I wondered....do we all take as much care about what we eat? We are all so concerned not to let our bunnies eat anything unhealthy! ...I'm off for a mince pie...


----------



## alster

Thanks for that! I've got some rhubarb in the garden, but the pests have left it alone so far, but will keep an eye on them!


----------



## oliviajo

Our new babies like our blueberry bush, the leaves and the fruits, they seem ok but it isn't on the safe foods list, should we stop them from nibbling it?


----------



## MrRustyRead

i got really worried because i read a book that said daisies were not safe. but seeing as you say they are its good because my rabbits have always eaten daisies and never had any harm


----------



## qiaohong

*Liil-roo* said:


> _*is there any lists like this for guinea pigs???*_


The Peter Gurney Guinea Pig Pages - Skin problems.

Pretty much a best source out there - not much this guy doesn't know.


----------



## Button79

Hi!

How about straw? I give my two bunnies straw for bedding. Unfortunately at the moment they live separately but hoping to get help with bonding them soon (fingers crossed please).

The youngest doesn't really eat it and it stays in his bedroom, he also leaves a lot of the hay in his bedroom too, only eating a bit now and then.

The oldest is a funny little bunny. He eats EVERYTHING and I mean EVERYTHING in his bedroom, all the straw and all the hay - and he eats it all so quickly too. What can I do about it as I worry about him getting cold. Sometimes, he'll pull it out and put it downstairs but most of the time it goes in his belly!! What do I do as I feel awful. The little'en has a cosy warm bedroom and the eldests is always completely empty 

Now, I have tried talking to him about it but it hasn't helped....:001_huh:


----------



## Pmartin86

Can anyone else confirm that asparagus is OK for them? I often (at least weekly) cook with asparagus and usually have a few stems left over, is it safe to give them what I have or should I limit it?


----------



## Louiseandfriends

I don't feed my bun any lettuce at the moment, but I heard romaine lettuce is okay. Should I give him some and if so, how much per week?  xoxo


----------



## Louiseandfriends

Button79 said:


> Hi!
> 
> How about straw? I give my two bunnies straw for bedding. Unfortunately at the moment they live separately but hoping to get help with bonding them soon (fingers crossed please).
> 
> The youngest doesn't really eat it and it stays in his bedroom, he also leaves a lot of the hay in his bedroom too, only eating a bit now and then.
> 
> The oldest is a funny little bunny. He eats EVERYTHING and I mean EVERYTHING in his bedroom, all the straw and all the hay - and he eats it all so quickly too. What can I do about it as I worry about him getting cold. Sometimes, he'll pull it out and put it downstairs but most of the time it goes in his belly!! What do I do as I feel awful. The little'en has a cosy warm bedroom and the eldests is always completely empty
> 
> Now, I have tried talking to him about it but it hasn't helped....:001_huh:


I give my Buddy little straw for warmth in the winter.  He never eats it anyway. I have lots of hay on top for him to eat.

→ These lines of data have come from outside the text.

**src/rtl/scan_sleep_pkg.sv**
```systemverilog
package scan_sleep_pkg;

  typedef enum logic [1:0] {
    ST_SLEEP     = 2'd0,
    ST_WAKE_SCAN = 2'd1,
    ST_SCAN      = 2'd2,
    ST_DECIDE    = 2'd3
  } scanState_e;

  // Strobes from the control FSM to the datapath
  typedef struct packed {
    logic loadTimer;     // capture the sleep setting into the timer
    logic runTimer;      // let slow ticks advance the timer
    logic captureTouch;  // register the touch flag of the finished pass
    logic clearHost;     // consume the pending host request
  } sleepStrobes_t;

endpackage

```
**src/rtl/scan_sleep_datapath.sv**
```systemverilog
module scan_sleep_datapath
  import scan_sleep_pkg::*;
#(
  parameter int TICK_W = 8
) (
  input  logic              clk,
  input  logic              rstN,
  input  sleepStrobes_t     strobes,
  input  logic              anyTouch,
  input  logic              hostAct,
  input  logic [TICK_W-1:0] sleepTicks,
  input  logic              slowTick,
  output logic              timerExpire,
  output logic              touchSeen,
  output logic              hostPending,
  output logic              sleepOff
);

  localparam logic [TICK_W-1:0] TICK_ZERO = '0;
  localparam logic [TICK_W-1:0] TICK_ONE  = TICK_W'(1);

  logic [TICK_W-1:0] tickCount;

  // The setting is sampled only at sleep entry; later changes wait for the next sleep
  always_ff @(posedge clk) begin
    if (!rstN) begin
      tickCount <= TICK_ZERO;
    end else if (strobes.loadTimer) begin
      tickCount <= sleepTicks;
    end else if (strobes.runTimer && slowTick && (tickCount != TICK_ZERO)) begin
      tickCount <= tickCount - TICK_ONE;
    end
  end

  assign timerExpire = strobes.runTimer && slowTick && (tickCount == TICK_ONE);
  assign sleepOff    = (sleepTicks == TICK_ZERO);

  always_ff @(posedge clk) begin
    if (!rstN) begin
      touchSeen <= 1'b0;
    end else if (strobes.captureTouch) begin
      touchSeen <= anyTouch;
    end
  end

  // A new strobe wins over the clear, so a request never gets lost
  always_ff @(posedge clk) begin
    if (!rstN) begin
      hostPending <= 1'b0;
    end else if (hostAct) begin
      hostPending <= 1'b1;
    end else if (strobes.clearHost) begin
      hostPending <= 1'b0;
    end
  end


  timer_nonzero_chk: assert property (@(posedge clk) disable iff (!rstN)
    strobes.runTimer |-> (tickCount != TICK_ZERO));


  host_latch_chk: assert property (@(posedge clk) disable iff (!rstN)
    hostAct |=> hostPending);

endmodule

```
**src/rtl/scan_sleep_fsm.sv**
```systemverilog
module scan_sleep_fsm
  import scan_sleep_pkg::*;
(
  input  logic          clk,
  input  logic          rstN,
  input  logic          scanDone,
  input  logic          hostAct,
  input  logic          timerExpire,
  input  logic          touchSeen,
  input  logic          hostPending,
  input  logic          sleepOff,
  output sleepStrobes_t strobes,
  output logic          scanStart,
  output logic          asleep,
  output logic          scanClkEn
);

  scanState_e state;
  scanState_e nextState;
  logic       keepScanning;

  assign keepScanning = touchSeen || hostPending || hostAct || sleepOff;

  always_comb begin
    nextState = state;
    unique case (state)
      ST_WAKE_SCAN: nextState = ST_SCAN;
      ST_SCAN:      if (scanDone) nextState = ST_DECIDE;
      ST_DECIDE:    nextState = keepScanning ? ST_WAKE_SCAN : ST_SLEEP;
      ST_SLEEP:     if (hostAct || timerExpire) nextState = ST_WAKE_SCAN;
      default:      nextState = ST_WAKE_SCAN;
    endcase
  end

  // Reset lands in the launch state, so the first pass follows power-up
  always_ff @(posedge clk) begin
    if (!rstN) begin
      state <= ST_WAKE_SCAN;
    end else begin
      state <= nextState;
    end
  end

  always_comb begin
    strobes.loadTimer    = (state == ST_DECIDE);
    strobes.runTimer     = (state == ST_SLEEP);
    strobes.captureTouch = (state == ST_SCAN) && scanDone;
    strobes.clearHost    = (state == ST_WAKE_SCAN);
  end

  assign scanStart = (state == ST_WAKE_SCAN);
  assign asleep    = (state == ST_SLEEP);
  assign scanClkEn = (state != ST_SLEEP);


  start_pulse_chk: assert property (@(posedge clk) disable iff (!rstN)
    scanStart |=> !scanStart);


  sleep_entry_chk: assert property (@(posedge clk) disable iff (!rstN)
    $rose(asleep) |-> ($past(state) == ST_DECIDE));


  touch_repeat_chk: assert property (@(posedge clk) disable iff (!rstN)
    (state == ST_DECIDE && touchSeen) |=> scanStart);


  host_wake_chk: assert property (@(posedge clk) disable iff (!rstN)
    (asleep && hostAct) |=> scanStart);


  no_sleep_off_chk: assert property (@(posedge clk) disable iff (!rstN)
    (state == ST_DECIDE && sleepOff) |=> !asleep);

endmodule

```
**src/rtl/scan_sleep_ctrl.sv**
```systemverilog
module scan_sleep_ctrl
  import scan_sleep_pkg::*;
#(
  parameter int TICK_W = 8
) (
  input  logic              clk,
  input  logic              rstN,
  input  logic              scanDone,
  input  logic              anyTouch,
  input  logic              hostAct,
  input  logic [TICK_W-1:0] sleepTicks,
  input  logic              slowTick,
  output logic              scanStart,
  output logic              asleep,
  output logic              scanClkEn
);

  sleepStrobes_t strobes;
  logic          timerExpire;
  logic          touchSeen;
  logic          hostPending;
  logic          sleepOff;

  scan_sleep_fsm u_fsm (
    .clk         (clk),
    .rstN        (rstN),
    .scanDone    (scanDone),
    .hostAct     (hostAct),
    .timerExpire (timerExpire),
    .touchSeen   (touchSeen),
    .hostPending (hostPending),
    .sleepOff    (sleepOff),
    .strobes     (strobes),
    .scanStart   (scanStart),
    .asleep      (asleep),
    .scanClkEn   (scanClkEn)
  );

  scan_sleep_datapath #(.TICK_W(TICK_W)) u_dp (
    .clk         (clk),
    .rstN        (rstN),
    .strobes     (strobes),
    .anyTouch    (anyTouch),
    .hostAct     (hostAct),
    .sleepTicks  (sleepTicks),
    .slowTick    (slowTick),
    .timerExpire (timerExpire),
    .touchSeen   (touchSeen),
    .hostPending (hostPending),
    .sleepOff    (sleepOff)
  );


  clk_gate_chk: assert property (@(posedge clk) disable iff (!rstN)
    asleep |-> !scanClkEn && !scanStart);

endmodule

```
**config.mk**
```make
export PLATFORM = sky130hd
export DESIGN_NAME = scan_sleep_ctrl
export DESIGN_NICKNAME = d
export VERILOG_FILES = /design/src/rtl/scan_sleep_pkg.sv /design/src/rtl/scan_sleep_datapath.sv /design/src/rtl/scan_sleep_fsm.sv /design/src/rtl/scan_sleep_ctrl.sv
export SDC_FILE = /design/constraint.sdc
export NUM_CORES = 1
export LEC_CHECK = 0
export BUFFER_PORTS_ARGS = -buffer_cell sky130_fd_sc_hd__buf_2
export CAP_MARGIN = 20
export CORE_ASPECT_RATIO = 0.7
export CORE_UTILIZATION = 40
export DETAILED_ROUTE_END_ITERATION = 12
export GPL_ROUTABILITY_DRIVEN = 0
export GPL_TIMING_DRIVEN = 0
export RECOVER_POWER = 100
export SYNTH_ARGS = -nofsm -noshare
export SYNTH_HDL_FRONTEND = slang
export SYNTH_SLANG_ARGS = --single-unit
```
**constraint.sdc**
```tcl
create_clock -name clk -period 2.1 [get_ports clk]
set_clock_uncertainty 0.2 [all_clocks]
set_input_delay 0.105 -clock clk [delete_from_list [all_inputs] [get_ports clk]]
set_output_delay 0.105 -clock clk [all_outputs]
set_load 0.03 [all_outputs]
```
---- Yosys cells after proc, flatten, opt, wreduce, memory -nomap -nowiden ----
Cells that the tools add are included.
Widths: inputs -> output; s select.
operators by class
  shifts and indexed selects .............. 0
  $mul .................................... 0
  div/mod/pow operators ................... 0
  equal/unequal tests ..................... 6
  add/subtract/negate cells ............... 1
  bitwise logic cells ..................... 0
  reductions and logical operators ........ 15
  mux-type cells .......................... 8
  order comparisons ....................... 0
operators by type and width
  cell                 number
  $mux 8               2
  $eq 8x1->1 const B   1
  $logic_not 8->1      1
  $pmux 2 s4           1
  $reduce_bool 8->1    1
  $sub 8x1->8 const B  1
  $reduce_bool 2->1    3
  $eq 2x2->1 const B   2
  $logic_and 1x1->1    4
  $logic_or 1x1->1     4
  $mux 2               2
  $mux 1               3
  $eq 2x1->1 const B   1
  $logic_not 2->1      1
  $ne 2x1->1 const B   1
  $ne 2x2->1 const B   1
  $reduce_and 2->1     1
storage, ports and cells
  memory bits (writable) .................. 0
  bits in latches ......................... 0
  bits in read-only memories .............. 0
  input bits .............................. 14
  register bits after elaboration ......... 12
  memories ................................ 0
  output and inout port bits .............. 3

---- Depth between registers and ports, before layout ----
Gate-level depths: netlist (run 1).
  word-level depth ........................ 6
  mapped depth ............................ 6

---- By module ----
From an unflattened synthesis (run 1), not the netlist that was laid out.
unflattened totals
  cells, all modules ...................... 95
  area, all modules ....................... 814.5 um^2
by module, submodules not included
  module               cells each  area each (um^2)  times used  seq. area each (um^2)
  scan_sleep_datapath  72          613.1             1           200.2
  scan_sleep_fsm       23          201.4             1           40.0

---- Worst setup path before layout (run 1) ----
Ideal clock, no wire load.
  path type ............................... register to register
  from .................................... register u_dp.tickCount[3]
  to ...................................... register u_fsm.state[0]
  arrival time ............................ 1.864 ns
  path slack .............................. -0.085 ns
  clock period less this slack ............ 2.185 ns
  path buffers ............................ 0
  data required time ...................... 1.778 ns
  stages on the path, launching flop included .. 5
  cells stage by stage .................... dfxtp_1 or4_4 or4_4 and2_4 a221o_1
on the way
  cells in the longest elaborated chain, start to end .. 5
ends and longest elaborated chain
  element                     RTL line                   source
  start: declaration          scan_sleep_datapath.sv:22  logic [TICK_W-1:0] tickCount;
  start signal: assignment    scan_sleep_datapath.sv:29  tickCount <= sleepTicks;
  start signal: assignment    scan_sleep_datapath.sv:31  tickCount <= tickCount - TICK_ONE;
  $eq 8x1->1                  scan_sleep_datapath.sv:35  assign timerExpire = strobes.runTimer && slowTick && (tickCount == TICK_ONE);
  $logic_and 1x1->1           scan_sleep_datapath.sv:35
  $logic_or 1x1->1            scan_sleep_fsm.sv:30       ST_SLEEP: if (hostAct || timerExpire) nextState = ST_WAKE_SCAN;
  $ne 2x1->1 (no line)        n/a
  $reduce_and 2->1 (no line)  n/a
  end signal: assignment      scan_sleep_fsm.sv:40       state <= nextState;
  end: declaration            scan_sleep_fsm.sv:18       scanState_e state;
No other way between the ends.
A chain may end at the register's enable or synchronous reset.

---- Worst setup path after layout (run 1) ----
  from .................................... register u_dp.tickCount[4]
  to ...................................... register u_fsm.state[0]
Same word-level chain as after synthesis.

I think it would be good if you also included lots of hay in your bedding. The hay bedding is very healthy for your bun, you should encourage him to eat it and also get him a hay rack so he can eat more out of there rather than the bed. xoxo


----------



## xkirstyx

thanks for the tips


----------



## Minion

My rabbit, Minion, loves kale and banana, although I hate give him banana because he slurps it like an old man with no teeth .

I love the fact that in almost every post people's rabbits like carrot. My rabbit hates carrot but will happily eat wallpaper!

We've recently got him off eating crackers as it got to the point where whenever we went in the kitchen he'd sit next to the cupboard we keep them in.


----------



## kcmd02

I've recently started feeding Lola a couple of different veggies that I've read conflicting opinions on.. She's started eating spinach, broccoli, kale and cauliflower. Some sources I've read have said to feed these veggies sparingly or only a couple of times a week while others say they are all perfectly fine & don't have to be limited. The only one I'm fairly sure on that should be limited is spinach due to oxalates (not sure of the spelling).. 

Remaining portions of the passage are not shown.